$ cat src/rtl/lna_ser_pkg.sv
// LNA serial programming: shared header with the LNA control register block.
// Holds frame width, FSM encodings and the frame bit order.
package lna_ser_pkg;

    localparam int LNA_FRAME_W = 4;
    localparam int CNT_W       = 8;

    // Bit positions inside the frame word; pd goes out first.
    localparam int PD_BIT   = 3;
    localparam int MODE_MSB = 2;

    typedef enum logic [1:0] {
        ST_IDLE  = 2'd0,
        ST_SHIFT = 2'd1,
        ST_LOAD  = 2'd2
    } state_e;

    function automatic logic [LNA_FRAME_W-1:0] frame_word(
        input logic       pd,
        input logic [2:0] mode
    );
        logic [LNA_FRAME_W-1:0] w;
        w                  = '0;
        w[PD_BIT]          = pd;
        w[MODE_MSB:0]      = mode;
        return w;
    endfunction

endpackage
[config.mk]
export PLATFORM = sky130hd
export DESIGN_NAME = serial_adder
export DESIGN_NICKNAME = d
export VERILOG_FILES = /design/src/rtl/serial_adder_pkg.sv /design/src/rtl/fa_slice.sv /design/src/rtl/serial_adder.sv
export SDC_FILE = /design/constraint.sdc
export NUM_CORES = 1
export LEC_CHECK = 0
export ABC_AREA = 1
export BUFFER_PORTS_ARGS = -buffer_cell sky130_fd_sc_hd__buf_2
export CORE_UTILIZATION = 55
export DETAILED_ROUTE_END_ITERATION = 16
export HOLD_SLACK_MARGIN = 0.1
export PLACE_DENSITY = 0.93
export SLEW_MARGIN = 10
export SYNTH_ARGS = -nofsm -noshare
export SYNTH_HDL_FRONTEND = slang
export SYNTH_SLANG_ARGS = --single-unit
[constraint.sdc]
create_clock -name clk -period 1.68 [get_ports clk]
set_input_delay 0.084 -clock clk [delete_from_list [all_inputs] [get_ports clk]]
set_output_delay 0.084 -clock clk [all_outputs]
set_load 0.05 [all_outputs]
[src/rtl/serial_adder_pkg.sv]
// Shared types and helpers for the serial adder.
package serial_adder_pkg;

  typedef enum logic [1:0] {IDLE, RUN, DONE} state_t;

  // One spare bit so the counter never wraps when STEPS is a power of two.
  function automatic int cnt_w(input int steps);
    return $clog2(steps) + 1;
  endfunction

endpackage

[src/rtl/fa_slice.sv]
// Combinational ripple of BITS_PER_CYCLE full adders.
module fa_slice #(
  parameter int BITS_PER_CYCLE = 1
) (
  input  logic [BITS_PER_CYCLE-1:0] a_s,
  input  logic [BITS_PER_CYCLE-1:0] b_s,
  input  logic                      c_in,
  output logic [BITS_PER_CYCLE-1:0] s,
  output logic                      c_out
);

  logic [BITS_PER_CYCLE:0] c;

  assign c[0] = c_in;

  for (genvar i = 0; i < BITS_PER_CYCLE; i++) begin : g_fa
    assign s[i]   = a_s[i] ^ b_s[i] ^ c[i];
    assign c[i+1] = (a_s[i] & b_s[i]) | (c[i] & (a_s[i] ^ b_s[i]));
  end

  assign c_out = c[BITS_PER_CYCLE];

endmodule

[src/rtl/serial_adder.sv]
// Multi-cycle adder: BITS_PER_CYCLE bits per clock, LSB first, valid/ready on both sides.
// Define SERIAL_ADDER_SUB_EN to add a 'sub' port for two's-complement subtraction.
module serial_adder
  import serial_adder_pkg::*;
#(
  parameter int WIDTH          = 8,
  parameter int BITS_PER_CYCLE = 1
) (
  input  logic             clk,
  input  logic             rst,
  input  logic             in_valid,
  output logic             in_ready,
  input  logic [WIDTH-1:0] a,
  input  logic [WIDTH-1:0] b,
  input  logic             cin,
`ifdef SERIAL_ADDER_SUB_EN
  input  logic             sub,
`endif
  output logic             out_valid,
  input  logic             out_ready,
  output logic [WIDTH-1:0] sum,
  output logic             cout
);

  localparam int STEPS = WIDTH / BITS_PER_CYCLE;
  localparam int CW    = cnt_w(STEPS);
  localparam logic [CW-1:0] LAST = CW'(STEPS - 1);

  if (WIDTH < 1 || BITS_PER_CYCLE < 1 || (WIDTH % BITS_PER_CYCLE) != 0) begin : g_bad_cfg
    $error("serial_adder: BITS_PER_CYCLE must divide WIDTH");
  end

  state_t                    state, state_nxt;
  logic [WIDTH-1:0]          a_sh, b_sh, sum_r, sum_nxt, b_load;
  logic                      carry, cout_r, c_load;
  logic [CW-1:0]             step;
  logic [BITS_PER_CYCLE-1:0] sl_s;
  logic                      sl_c;
  logic                      accept;

  // Subtraction folds into the adder: invert B and force carry-in.
`ifdef SERIAL_ADDER_SUB_EN
  assign b_load = sub ? ~b : b;
  assign c_load = sub ? 1'b1 : cin;
`else
  assign b_load = b;
  assign c_load = cin;
`endif

  assign accept = in_valid && (state == IDLE);

  fa_slice #(.BITS_PER_CYCLE(BITS_PER_CYCLE)) u_slice (
    .a_s   (a_sh[BITS_PER_CYCLE-1:0]),
    .b_s   (b_sh[BITS_PER_CYCLE-1:0]),
    .c_in  (carry),
    .s     (sl_s),
    .c_out (sl_c)
  );

  // Slice results enter at the MSB end so the word is aligned after STEPS shifts.
  if (BITS_PER_CYCLE == WIDTH) begin : g_sum_full
    assign sum_nxt = sl_s;
  end else begin : g_sum_shift
    assign sum_nxt = {sl_s, sum_r[WIDTH-1:BITS_PER_CYCLE]};
  end

  always_ff @(posedge clk) begin
    if (rst) state <= IDLE;
    else     state <= state_nxt;
  end

  always_comb begin
    state_nxt = state;
    in_ready  = 1'b0;
    out_valid = 1'b0;
    case (state)
      IDLE: begin
        in_ready = 1'b1;
        if (in_valid) state_nxt = RUN;
      end
      RUN:  if (step == LAST) state_nxt = DONE;
      DONE: begin
        out_valid = 1'b1;
        if (out_ready) state_nxt = IDLE;
      end
      default: state_nxt = IDLE;
    endcase
  end

  always_ff @(posedge clk) begin
    if (rst) begin
      a_sh   <= '0;
      b_sh   <= '0;
      sum_r  <= '0;
      carry  <= 1'b0;
      cout_r <= 1'b0;
      step   <= '0;
    end else if (accept) begin
      a_sh  <= a;
      b_sh  <= b_load;
      carry <= c_load;
      step  <= '0;
    end else if (state == RUN) begin
      a_sh   <= a_sh >> BITS_PER_CYCLE;
      b_sh   <= b_sh >> BITS_PER_CYCLE;
      sum_r  <= sum_nxt;
      carry  <= sl_c;
      cout_r <= sl_c;
      step   <= step + CW'(1);
    end
  end

  assign sum  = sum_r;
  assign cout = cout_r;

endmodule

Yosys cells after proc, flatten, opt, wreduce, memory -nomap -nowiden
Cells that the tools add are included.

storage, ports and cells
  flip-flop bits (word level) = 32
  input bits = 21
  output and inout port bits = 11
  word-level logic and storage cells = 38

operators by class
  add/sub/neg operators = 1
  eq/ne operators = 6
  mux-type cells = 12
  bitwise gates (word level) = 6
  reduce and logical (&&, ||, !) cells = 6

operator list
  cell                                                                    count
  8-bit two-way mux                                                       4
  2-bit two-way mux                                                       3
  2-bit inequality test (second input constant)                           3
  2-bit case mux with 3 select lines                                      1
  4-bit by 1-bit adder with 4-bit output (second input constant)          1
  4-bit by 3-bit equality test with 1-bit output (second input constant)  1
  1-bit two-way mux                                                       4
  3-bit AND reduction                                                     1
  1-bit AND                                                               2
  2-bit by 1-bit equality test with 1-bit output (second input constant)  1
  2-bit equality test (second input constant)                             1
  2-bit logical NOT                                                       1
  2-bit AND reduction                                                     1
  2-bit nonzero test                                                      1
  2-bit OR reduction                                                      1
  1-bit bitwise XOR                                                       2
  1-bit logical AND                                                       1
  1-bit inverter                                                          1
  1-bit bitwise OR                                                        1

Depth between registers and ports, before layout
Gate-level depths: netlist (run 1).

  depth after elaboration = 5
  gate-level depth with buffers = 6

Modules after synthesis
A second synthesis (run 1) with hierarchy kept.

second synthesis, totals
  cell total of the unflattened synthesis = 172
  area, all modules = 1307.5 sq um

modules (own cells, without submodules)
  module        instances  cells an instance  area each (sq um)
  serial_adder  1          171                1287.5
  fa_slice      1          1                  20.0

Worst setup path before layout (run 1)
Ideal clock, no wire load.

  path kind = flip-flop to flip-flop
  start = register state[0]
  end = register a_sh[0]
  data arrival time = 1.388 ns
  data required time = 1.606 ns
  setup slack = 0.218 ns
  stages on the path, launching flop included = 7
  period minus slack after synthesis = 1.462 ns
  cells stage by stage = dfxtp_1 nor2_2 nand2_2 clkinv_2 buf_6 nand2_1 a31oi_1

on the way
  longest elaborated chain between the ends = 3

ends and longest elaborated chain
  what                                                            RTL line             source
  start, declared                                                 serial_adder.sv:33   state_t state, state_nxt;
  start signal, assigned                                          serial_adder.sv:69   else state <= state_nxt;
  2-bit logical NOT                                               serial_adder.sv:50   assign accept = in_valid && (state == IDLE);
  1-bit logical AND                                               serial_adder.sv:50
  8-bit two-way mux / 2-bit nonzero test (equally long branches)  n/a
  end signal, assigned                                            serial_adder.sv:104  a_sh <= a_sh >> BITS_PER_CYCLE;
  end, declared                                                   serial_adder.sv:34   logic [WIDTH-1:0] a_sh, b_sh, sum_r, sum_nxt, b_load;

Parallel ways exist; a longest one is shown, timed or not.
A chain may end at the register's enable or synchronous reset.

Worst setup path after layout (run 1)
  start = register state[1]
  end = register state[1]

on the way
  longest elaborated chain between the ends = 3

ends and longest elaborated chain
  what                                                                          RTL line            source
  2-bit by 1-bit equality test with 1-bit output, or another cell as far along  serial_adder.sv:76  case (state)
  2-bit inequality test (no line)                                               n/a
  3-bit AND reduction (no line)                                                 n/a

Parallel ways exist; a longest one is shown, timed or not.

==> results_dict.tcl, run 1 <==
set metrics [dict create \
    run_status "completed" \
    hp-class "primary input to flip-flop" \
    peakVddDrop_v 0.000881 \
    reg2reg_slack_ps 370 \
    finalWirelength_microns 3050 \
    switchingPower_w 0.000494 \
    cts-root-buf "clkbuf_4" \
    postLayoutCellArea_sq_um 1710 \
    cts_setup_buffers 0 \
    critPathLaunchType "flip-flop" \
    drc_errors 0 \
    drt-vias-per-instance 5.14 \
    cts-buffers-inserted 5 \
    fin_skew_ps 8.44 \
    p_leak_nw 0.712 \
    areaGrowthSynthToFinish_pct 32.1 \
    finalSetupViolCount 0 \
    rows 17 \
    grt_pass1_wl_microns 4930 \
    gr-total-overflow 0 \
    hold_slack_ps 135 \
    layout_worst_path_cycle_share_pct 77.9 \
    p_per_area_nw_per_um2 1000 \
    arrival_ps 1530 \
    slew_headroom_pct 71.7 \
    avgSynthCellArea_sq_um 7.68 \
    yosys_warnings 0 \
    nFillCells 157 \
    initial_utilization_pct 58.7 \
    ant_nets 0 \
    dr.pass1.iters 4 \
    multi_input_area_sq_um 573 \
    grt_max_degree 28 \
    slew_viol_final 0 \
    syn_nets 192 \
    diodes 0 \
    register_area_sq_um 641 \
    netlist_instances 169 \
    clock.fmax_mhz 764 \
    syn-cell-area_sq_um 1300 \
    track_usage_pct 26.4 \
    max_cap_viol_count 0 \
    ys_seq_area_share_pct 49.4 \
    clockBufferDepth 2 \
    switching_share_pct 28.8 \
    fin_tns_setup_ps 0 \
    crit_path_end_kind "flip-flop" \
    required_ps 1900 \
    finalPower_w 0.00171 \
    wire_per_inst_microns 12.2 \
    gp_congestion 0.817 \
    rsz0062_at_grt "no" \
    p_int_w 0.00122 \
    fp.dieH_microns 50.6 \
    ys_ff_latch 32 \
    hold_violations 0 \
    drtIter0Drc 33 \
    fin_crit_ps 1310 \
    place_area_sq_um 1440 \
    timing.final.ws_setup_ps 371 \
    htreeDepth 2 \
    io_buffers 31 \
    dp_hpwl_microns 1850 \
    clock_latency_ps 340 \
    yosysUniqueCellTypes 20 \
    core_sq_um 2210 \
    drive_gt1_share_pct 20.8 \
    clk_pin_slew_ps 100 \
    dieArea_sq_um 2560 \
    critical_path_class "flip-flop to flip-flop" \
    cts.sinks 32 \
    tightest_slew_ps 423 \
    antenna_found_initial 0 \
    path_max_fanout 27 \
    combPwrFrac_pct 16.7 \
    pwr-share-seq_pct 48.9 \
    place_ws_ps 387 \
    die_x_microns 50.6 \
    cts_tree "built" \
    vias 1280 \
    nNetsFinal 243 \
    ios 32 \
    pwr-share-clk_pct 34.4 \
    grt_pass1_vias 1230 \
]
layer usage:
| layer | routed length, microns | global-route usage (%) | vias to the layer above |
|---|---|---|---|
| li1 | - | - | 649 |
| met1 | 1250 | 28.6 | 578 |
| met2 | 1570 | 45.1 | 44 |
| met3 | 168 | 9.70 | 9 |
| met4 | 58 | 12.5 | 0 |
| met5 | 0 | 0 | - |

· · · · · · ·

- [EXERCISE DIRECTIONS]:
In the entries above, restate word for word the lines between the one holding "mux-type cells = 12" and the one holding "modules (own cells, without submodules)", inclusive, and nothing besides.

- [SOLUTION FOR THIS PROBLEM]:
  mux-type cells = 12
  bitwise gates (word level) = 6
  reduce and logical (&&, ||, !) cells = 6

operator list
  cell                                                                    count
  8-bit two-way mux                                                       4
  2-bit two-way mux                                                       3
  2-bit inequality test (second input constant)                           3
  2-bit case mux with 3 select lines                                      1
  4-bit by 1-bit adder with 4-bit output (second input constant)          1
  4-bit by 3-bit equality test with 1-bit output (second input constant)  1
  1-bit two-way mux                                                       4
  3-bit AND reduction                                                     1
  1-bit AND                                                               2
  2-bit by 1-bit equality test with 1-bit output (second input constant)  1
  2-bit equality test (second input constant)                             1
  2-bit logical NOT                                                       1
  2-bit AND reduction                                                     1
  2-bit nonzero test                                                      1
  2-bit OR reduction                                                      1
  1-bit bitwise XOR                                                       2
  1-bit logical AND                                                       1
  1-bit inverter                                                          1
  1-bit bitwise OR                                                        1

Depth between registers and ports, before layout
Gate-level depths: netlist (run 1).

  depth after elaboration = 5
  gate-level depth with buffers = 6

Modules after synthesis
A second synthesis (run 1) with hierarchy kept.

second synthesis, totals
  cell total of the unflattened synthesis = 172
  area, all modules = 1307.5 sq um

modules (own cells, without submodules)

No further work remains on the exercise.